Thanks to social media, Australia’s best-kept secret has been exposed. Now the whole world knows Esperance has the best beaches on the planet.
Located about 10 hours from Perth in Western Australia’s south coast, the farming town of Esperance has been out of mainstream tourist guides for decades. Until now, only well-informed travellers had access to this earthly paradise, which is gifted with snow-white beaches, pink lakes, and turquoise seawater.
No, it’s not a scene from Star Wars. It’s real.
With thousands of Instagrammers hunting for the perfect location, Esperance’s surreal landscapes have become an ideal and recurrent backdrop on the social media platform.
Hashtags like #esperance and #capelegrand have popularised the site to such an extent that Cape Le Grand National Park is seeing a massive surge in visitor numbers.
According to figures from WA’s Department of Biodiversity, Conservation and Attractions, Cape Le Grand National Park received some 170,860 visitors between 2016 and 2017. That’s around 32,500 more than the 2012-13 period.

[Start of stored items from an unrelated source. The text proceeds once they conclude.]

==> src/rtl/fir_pkg.sv <==
// Shared constants, controller state type and latency helper for the FIR back-end.
package fir_pkg;

   localparam int DATA_WIDTH = 16;
   localparam int Q15_MAX    = 32767;
   localparam int Q15_MIN    = -32768;

   // The 16-tap symmetric filter folds into 8 pre-added pairs ahead of the product tree.
   localparam int FIR_FOLDED_TAPS = 8;

   function automatic int fir_latency(input int n);
      return 7 + $clog2(n / 2);
   endfunction

   typedef enum logic {
      WARMUP = 1'b0,
      RUN    = 1'b1
   } fir_state_e;

endpackage

==> src/rtl/fir_sync_fifo.sv <==
// Show-ahead synchronous FIFO with wrap-bit pointers; the head register keeps the
// last displayed sample on out_data once the FIFO runs empty.
module fir_sync_fifo #(
   parameter int DATA_WIDTH = 16,
   parameter int DEPTH      = 8
) (
   input  logic                    i_clk,
   input  logic                    i_rst_n,
   input  logic                    i_flush,
   input  logic                    i_push,
   input  logic                    i_pop,
   input  logic [DATA_WIDTH-1:0]   i_data,
   output logic [DATA_WIDTH-1:0]   o_data,
   output logic                    o_full,
   output logic                    o_empty,
   output logic [$clog2(DEPTH):0]  o_fill
);

   localparam int AW = $clog2(DEPTH);

   logic [DATA_WIDTH-1:0] r_mem [DEPTH];
   logic [AW:0]           r_wr_ptr;
   logic [AW:0]           r_rd_ptr;
   logic [DATA_WIDTH-1:0] r_hold;
   logic                  w_full;
   logic                  w_empty;
   logic                  w_do_push;
   logic                  w_do_pop;
   logic [DATA_WIDTH-1:0] w_head;

   assign w_empty   = (r_wr_ptr == r_rd_ptr);
   assign w_full    = (r_wr_ptr[AW] != r_rd_ptr[AW]) &&
                      (r_wr_ptr[AW-1:0] == r_rd_ptr[AW-1:0]);
   assign w_do_pop  = i_pop && !i_flush && !w_empty;
   assign w_do_push = i_push && !i_flush && (!w_full || w_do_pop);
   assign w_head    = r_mem[r_rd_ptr[AW-1:0]];

   always_ff @(posedge i_clk or negedge i_rst_n) begin
      if (!i_rst_n) begin
         r_wr_ptr <= '0;
         r_rd_ptr <= '0;
      end else if (i_flush) begin
         r_wr_ptr <= '0;
         r_rd_ptr <= '0;
      end else begin
         if (w_do_push) r_wr_ptr <= r_wr_ptr + 1'b1;
         if (w_do_pop)  r_rd_ptr <= r_rd_ptr + 1'b1;
      end
   end

   always_ff @(posedge i_clk) begin
      if (w_do_push) r_mem[r_wr_ptr[AW-1:0]] <= i_data;
   end

   // Tracks the head every non-empty cycle so an emptied FIFO keeps showing it.
   always_ff @(posedge i_clk or negedge i_rst_n) begin
      if (!i_rst_n)     r_hold <= '0;
      else if (!w_empty) r_hold <= w_head;
   end

   assign o_data  = w_empty ? r_hold : w_head;
   assign o_full  = w_full;
   assign o_empty = w_empty;
   assign o_fill  = r_wr_ptr - r_rd_ptr;

endmodule

==> src/rtl/fir_decim_buffer.sv <==
// Drops FIR pipeline-fill samples, keeps every DECIM-th valid sample and queues it for a
// valid/ready consumer. Optional saturation-rail counter under FIR_DECIM_SATCNT_EN.
module fir_decim_buffer
   import fir_pkg::*;
#(
   parameter int DATA_WIDTH  = fir_pkg::DATA_WIDTH,
   parameter int FIR_LATENCY = fir_latency(FIR_FOLDED_TAPS),
   parameter int DECIM       = 4,
   parameter int DEPTH       = 8
) (
   input  logic                          clk,
   input  logic                          rst_n,
   input  logic                          enable,
   input  logic                          flush,
   input  logic signed [DATA_WIDTH-1:0]  y_in,
   output logic                          out_valid,
   input  logic                          out_ready,
   output logic signed [DATA_WIDTH-1:0]  out_data,
   output logic [$clog2(DEPTH):0]        fill_level,
   output logic                          warm,
   output logic                          overflow
`ifdef FIR_DECIM_SATCNT_EN
   ,output logic [15:0]                  sat_count
`endif
);

   localparam int WCW = $clog2(FIR_LATENCY + 1);
   localparam int DCW = (DECIM > 1) ? $clog2(DECIM) : 1;

   fir_state_e            r_state;
   fir_state_e            w_state_nx;
   logic [WCW-1:0]        r_warm_cnt;
   logic [DCW-1:0]        r_decim_cnt;
   logic                  r_overflow;
   logic                  w_keep;
   logic                  w_pop;
   logic                  w_push;
   logic                  w_full;
   logic                  w_empty;
   logic [DATA_WIDTH-1:0] w_fifo_data;

   always_ff @(posedge clk or negedge rst_n) begin
      if (!rst_n) r_state <= WARMUP;
      else        r_state <= w_state_nx;
   end

   always_comb begin
      w_state_nx = r_state;
      w_keep     = 1'b0;
      case (r_state)
         WARMUP: begin
            if (enable && (r_warm_cnt == WCW'(FIR_LATENCY - 1))) w_state_nx = RUN;
         end
         RUN: begin
            w_keep = enable && (r_decim_cnt == '0);
         end
      endcase
      if (flush) begin
         w_state_nx = WARMUP;
         w_keep     = 1'b0;
      end
   end

   // Counters move only on enabled cycles; warm_cnt parks at 0 once RUN is reached.
   always_ff @(posedge clk or negedge rst_n) begin
      if (!rst_n) begin
         r_warm_cnt  <= '0;
         r_decim_cnt <= '0;
      end else if (flush) begin
         r_warm_cnt  <= '0;
         r_decim_cnt <= '0;
      end else if (enable) begin
         if (r_state == WARMUP) begin
            r_warm_cnt  <= (w_state_nx == RUN) ? '0 : r_warm_cnt + 1'b1;
            r_decim_cnt <= '0;
         end else if (r_decim_cnt == DCW'(DECIM - 1)) begin
            r_decim_cnt <= '0;
         end else begin
            r_decim_cnt <= r_decim_cnt + 1'b1;
         end
      end
   end

   assign w_pop  = !w_empty && out_ready && !flush;
   assign w_push = w_keep && (!w_full || w_pop);

   always_ff @(posedge clk or negedge rst_n) begin
      if (!rst_n)                           r_overflow <= 1'b0;
      else if (flush)                       r_overflow <= 1'b0;
      else if (w_keep && w_full && !w_pop)  r_overflow <= 1'b1;
   end

   fir_sync_fifo #(
      .DATA_WIDTH (DATA_WIDTH),
      .DEPTH      (DEPTH)
   ) u_fifo (
      .i_clk   (clk),
      .i_rst_n (rst_n),
      .i_flush (flush),
      .i_push  (w_push),
      .i_pop   (w_pop),
      .i_data  (y_in),
      .o_data  (w_fifo_data),
      .o_full  (w_full),
      .o_empty (w_empty),
      .o_fill  (fill_level)
   );

   assign out_valid = !w_empty;
   assign out_data  = w_fifo_data;
   assign warm      = (r_state == RUN);
   assign overflow  = r_overflow;

`ifdef FIR_DECIM_SATCNT_EN
   logic [15:0] r_sat_cnt;
   logic        w_is_rail;

   assign w_is_rail = (int'(y_in) == Q15_MAX) || (int'(y_in) == Q15_MIN);

   // Counted at the keep decision, so rail samples lost to overflow still register.
   always_ff @(posedge clk or negedge rst_n) begin
      if (!rst_n)      r_sat_cnt <= '0;
      else if (flush)  r_sat_cnt <= '0;
      else if (w_keep && w_is_rail && (r_sat_cnt != 16'hFFFF))
                       r_sat_cnt <= r_sat_cnt + 1'b1;
   end

   assign sat_count = r_sat_cnt;
`endif

endmodule

==> config.mk <==
export PLATFORM = sky130hd
export DESIGN_NAME = fir_decim_buffer
export DESIGN_NICKNAME = d
export VERILOG_FILES = /design/src/rtl/fir_pkg.sv /design/src/rtl/fir_sync_fifo.sv /design/src/rtl/fir_decim_buffer.sv
export SDC_FILE = /design/constraint.sdc
export NUM_CORES = 1
export LEC_CHECK = 0
export ABC_AREA = 1
export BUFFER_PORTS_ARGS = -buffer_cell sky130_fd_sc_hd__buf_4
export CAP_MARGIN = 20
export CELL_PAD_IN_SITES_DETAIL_PLACEMENT = 1
export CELL_PAD_IN_SITES_GLOBAL_PLACEMENT = 2
export CORE_MARGIN = 2
export CORE_UTILIZATION = 30
export CTS_BUF_LIST = sky130_fd_sc_hd__clkbuf_4
export CTS_CLUSTER_DIAMETER = 50
export DETAILED_ROUTE_END_ITERATION = 16
export GPL_ROUTABILITY_DRIVEN = 0
export PLACE_DENSITY = 0.73
export SLEW_MARGIN = 20
export SYNTH_ARGS = -nofsm -noshare
export SYNTH_HDL_FRONTEND = slang
export SYNTH_SLANG_ARGS = --single-unit
export TNS_END_PERCENT = 50
==> constraint.sdc <==
create_clock -name clk -period 6.3 [get_ports clk]
set_clock_uncertainty 0.1 [all_clocks]
set_input_delay 0.315 -clock clk [delete_from_list [all_inputs] [get_ports clk]]
set_output_delay 0.315 -clock clk [all_outputs]
set_load 0.005 [all_outputs]
**config.mk**
```make
export PLATFORM = sky130hd
export DESIGN_NAME = rhs_stim_sequencer
export DESIGN_NICKNAME = d
export VERILOG_FILES = /design/src/rtl/rhs_stim_sequencer.sv
export SDC_FILE = /design/constraint.sdc
export NUM_CORES = 1
export LEC_CHECK = 0
export CORE_MARGIN = 1.5
export CORE_UTILIZATION = 54
export CTS_BUF_LIST = sky130_fd_sc_hd__clkbuf_16
export CTS_CLUSTER_DIAMETER = 80
export DETAILED_ROUTE_END_ITERATION = 6
export PLACE_DENSITY = 0.88
export SLEW_MARGIN = 20
export SYNTH_ARGS = -nofsm -noshare
export SYNTH_HDL_FRONTEND = slang
export SYNTH_SLANG_ARGS = --single-unit
```
**constraint.sdc**
```tcl
create_clock -name clk -period 4.5 [get_ports clk]
set_clock_uncertainty 0.2 [all_clocks]
set_input_delay 0.675 -clock clk [delete_from_list [all_inputs] [get_ports clk]]
set_output_delay 0.675 -clock clk [all_outputs]
set_load 0.1 [all_outputs]
```
==> src/rtl/wb_port_arbiter_pkg.sv <==
// Shared types and widths for the writeback port arbiter slice.
package wb_port_arbiter_pkg;

    localparam int DATALENGTH = 32;
    localparam int R_SIZE     = 5;
    localparam logic [DATALENGTH-1:0] ZEROWORD = '0;

    typedef enum logic {
        WBA_ARB   = 1'b0,
        WBA_FORCE = 1'b1
    } wba_state_e;

    typedef struct packed {
        logic [R_SIZE-1:0]     waddr;
        logic [DATALENGTH-1:0] wdata;
    } wb_req_t;

    // Register $0 is hard-wired; requests that target it never write.
    function automatic logic writes_reg(input logic [R_SIZE-1:0] waddr);
        return waddr != '0;
    endfunction

endpackage
**src/rtl/fir_pkg.sv**
```systemverilog
// Shared definitions for the FIR coefficient loader: sequencer state
// encoding and default sizing constants.
package fir_pkg;

  localparam int FIR_NUM_TAPS = 41;
  localparam int FIR_COEFF_W  = 16;

  typedef enum logic [1:0] {
    IDLE  = 2'd0,
    LOAD  = 2'd1,
    FLUSH = 2'd2
  } fir_ld_state_t;

endpackage

```
**src/rtl/fir_coeff_loader.sv**
```systemverilog
// Coefficient reload sequencer in front of fir_filter.
// It accepts NUM_TAPS coefficients from the host and writes one tap per cycle
// into the filter while its sample input is muted. It then feeds NUM_TAPS
// zeros to flush the delay line, and pulses done when the live samples return.
// Optional feature macro FIR_COEFF_LOADER_CHECKSUM_EN: checks the modulo-2^COEFF_W
// sum of the burst against load_checksum and flags a mismatch on chk_err.
module fir_coeff_loader
  import fir_pkg::*;
#(
  parameter int NUM_TAPS = FIR_NUM_TAPS,
  parameter int COEFF_W  = FIR_COEFF_W,
  parameter int DATA_W   = 16,
  parameter int SEL_W    = 6
) (
  input  logic               clk,
  input  logic               reset,
  input  logic               load_start,
  input  logic               load_abort,
  input  logic [COEFF_W-1:0] load_checksum,
  input  logic               s_valid,
  input  logic [COEFF_W-1:0] s_data,
  output logic               s_ready,
  input  logic [DATA_W-1:0]  samp_in,
  output logic [DATA_W-1:0]  fir_din,
  output logic               fir_coeff_update,
  output logic [SEL_W-1:0]   fir_coeff_sel,
  output logic [COEFF_W-1:0] fir_new_coeff,
  output logic               busy,
  output logic               done,
  output logic               aborted,
  output logic               chk_err
);

  // The index of the last tap is also the terminal count of the flush counter.
  localparam logic [SEL_W-1:0] LAST_IDX = SEL_W'(NUM_TAPS - 1);

  fir_ld_state_t        r_state;
  fir_ld_state_t        w_next_state;
  logic [SEL_W-1:0]     r_idx;
  logic [SEL_W-1:0]     r_flush_cnt;
  logic                 r_mute;
  logic                 r_busy;
  logic                 r_done;
  logic                 r_aborted;
  logic                 r_update;
  logic [SEL_W-1:0]     r_sel;
  logic [COEFF_W-1:0]   r_coeff;

  logic                 w_start;
  logic                 w_abort;
  logic                 w_accept;
  logic                 w_last_hs;
  logic                 w_flush_end;

  // A start request counts only in IDLE. An abort counts only while a reload or flush is running.
  assign w_start     = (r_state == IDLE) && load_start;
  assign w_abort     = (r_state != IDLE) && load_abort;
  // A handshake in the same cycle as an abort is dropped.
  assign w_accept    = (r_state == LOAD) && s_valid && !w_abort;
  assign w_last_hs   = w_accept && (r_idx == LAST_IDX);
  assign w_flush_end = (r_state == FLUSH) && !w_abort && (r_flush_cnt == LAST_IDX);

  // State register.
  always_ff @(posedge clk) begin
    // NOTE: clocked state is updated with <= so every flop samples pre-edge values.
    if (reset) r_state <= IDLE;
    else       r_state <= w_next_state;
  end

  // Next-state decode.
  always_comb begin
    // NOTE: default assignment first so no path leaves w_next_state unassigned (no latch).
    w_next_state = r_state;
    unique case (r_state)
      IDLE:    if (w_start)                 w_next_state = LOAD;
      LOAD:    if (w_abort)                 w_next_state = IDLE;
               else if (w_last_hs)          w_next_state = FLUSH;
      FLUSH:   if (w_abort || w_flush_end)  w_next_state = IDLE;
      default:                              w_next_state = IDLE;
    endcase
  end

  // State-decoded outputs: the host may push coefficients only in LOAD.
  always_comb begin
    s_ready = 1'b0;
    if (r_state == LOAD) s_ready = 1'b1;
  end

  // Sequencer datapath: tap index, flush counter, mute/busy/done/aborted and the filter update port.
  always_ff @(posedge clk) begin
    if (reset) begin
      r_idx       <= '0;
      r_flush_cnt <= '0;
      r_mute      <= 1'b0;
      r_busy      <= 1'b0;
      r_done      <= 1'b0;
      r_aborted   <= 1'b0;
      r_update    <= 1'b0;
      r_sel       <= '0;
      r_coeff     <= '0;
    end else begin
      r_update <= 1'b0;
      r_done   <= 1'b0;
      unique case (r_state)
        IDLE: begin
          if (w_start) begin
            r_idx     <= '0;
            r_mute    <= 1'b1;
            r_busy    <= 1'b1;
            r_aborted <= 1'b0;
          end
        end
        LOAD: begin
          if (w_abort) begin
            r_mute    <= 1'b0;
            r_busy    <= 1'b0;
            r_aborted <= 1'b1;
          end else if (w_accept) begin
            r_sel    <= r_idx;
            r_coeff  <= s_data;
            r_update <= 1'b1;
            if (w_last_hs) r_flush_cnt <= '0;
            else           r_idx       <= r_idx + SEL_W'(1);
          end
        end
        FLUSH: begin
          if (w_abort) begin
            r_mute    <= 1'b0;
            r_busy    <= 1'b0;
            r_aborted <= 1'b1;
          end else if (w_flush_end) begin
            r_mute <= 1'b0;
            r_busy <= 1'b0;
            r_done <= 1'b1;
          end else begin
            r_flush_cnt <= r_flush_cnt + SEL_W'(1);
          end
        end
        default: ;
      endcase
    end
  end

`ifdef FIR_COEFF_LOADER_CHECKSUM_EN
  logic [COEFF_W-1:0] r_sum;
  logic [COEFF_W-1:0] r_chk_target;
  logic               r_chk_err;
  logic [COEFF_W-1:0] w_sum_next;

  assign w_sum_next = r_sum + s_data;

  // Running modulo-2^COEFF_W sum of accepted coefficients, compared on the final handshake.
  always_ff @(posedge clk) begin
    if (reset) begin
      r_sum        <= '0;
      r_chk_target <= '0;
      r_chk_err    <= 1'b0;
    end else if (w_start) begin
      r_sum        <= '0;
      r_chk_target <= load_checksum;
      r_chk_err    <= 1'b0;
    end else if (w_accept) begin
      r_sum <= w_sum_next;
      if (w_last_hs && (w_sum_next != r_chk_target)) r_chk_err <= 1'b1;
    end
  end

  assign chk_err = r_chk_err;
`else
  logic w_unused_checksum;
  assign w_unused_checksum = ^load_checksum;
  assign chk_err           = 1'b0;
`endif

  // The filter input is muted with a combinational mux on a registered select. This adds no latency when unmuted.
  assign fir_din          = r_mute ? '0 : samp_in;
  assign fir_coeff_update = r_update;
  assign fir_coeff_sel    = r_sel;
  assign fir_new_coeff    = r_coeff;
  assign busy             = r_busy;
  assign done             = r_done;
  assign aborted          = r_aborted;

endmodule

```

“Obviously with amazing natural assets that are camera friendly, there’s a lot of inspirational imagery floating around on social channels that people can enjoy in Esperance,” said Marcus Falconer, chief executive of Australia’s Golden Outback tourist office.
“Esperance is a relatively immature tourist destination. I think there’s room for sustainable growth,” he told The West Australian.
For Tourism Esperance chairman Wayne Halliday, a series of official and privately funded initiatives are also responsible for the boom in the local community’s economy.
According to Halliday, the fantastic food, numerous Indigenous cultural experiences, and the recent overhaul of their camping facilities are all major factors that turn Esperance into one of the hottest tourist attractions right now.
“It fits into the mould of what Tourism Australia research indicates, that international and interstate visitors are looking (for) the number one experience: it’s the coastal experience,” Halliday said.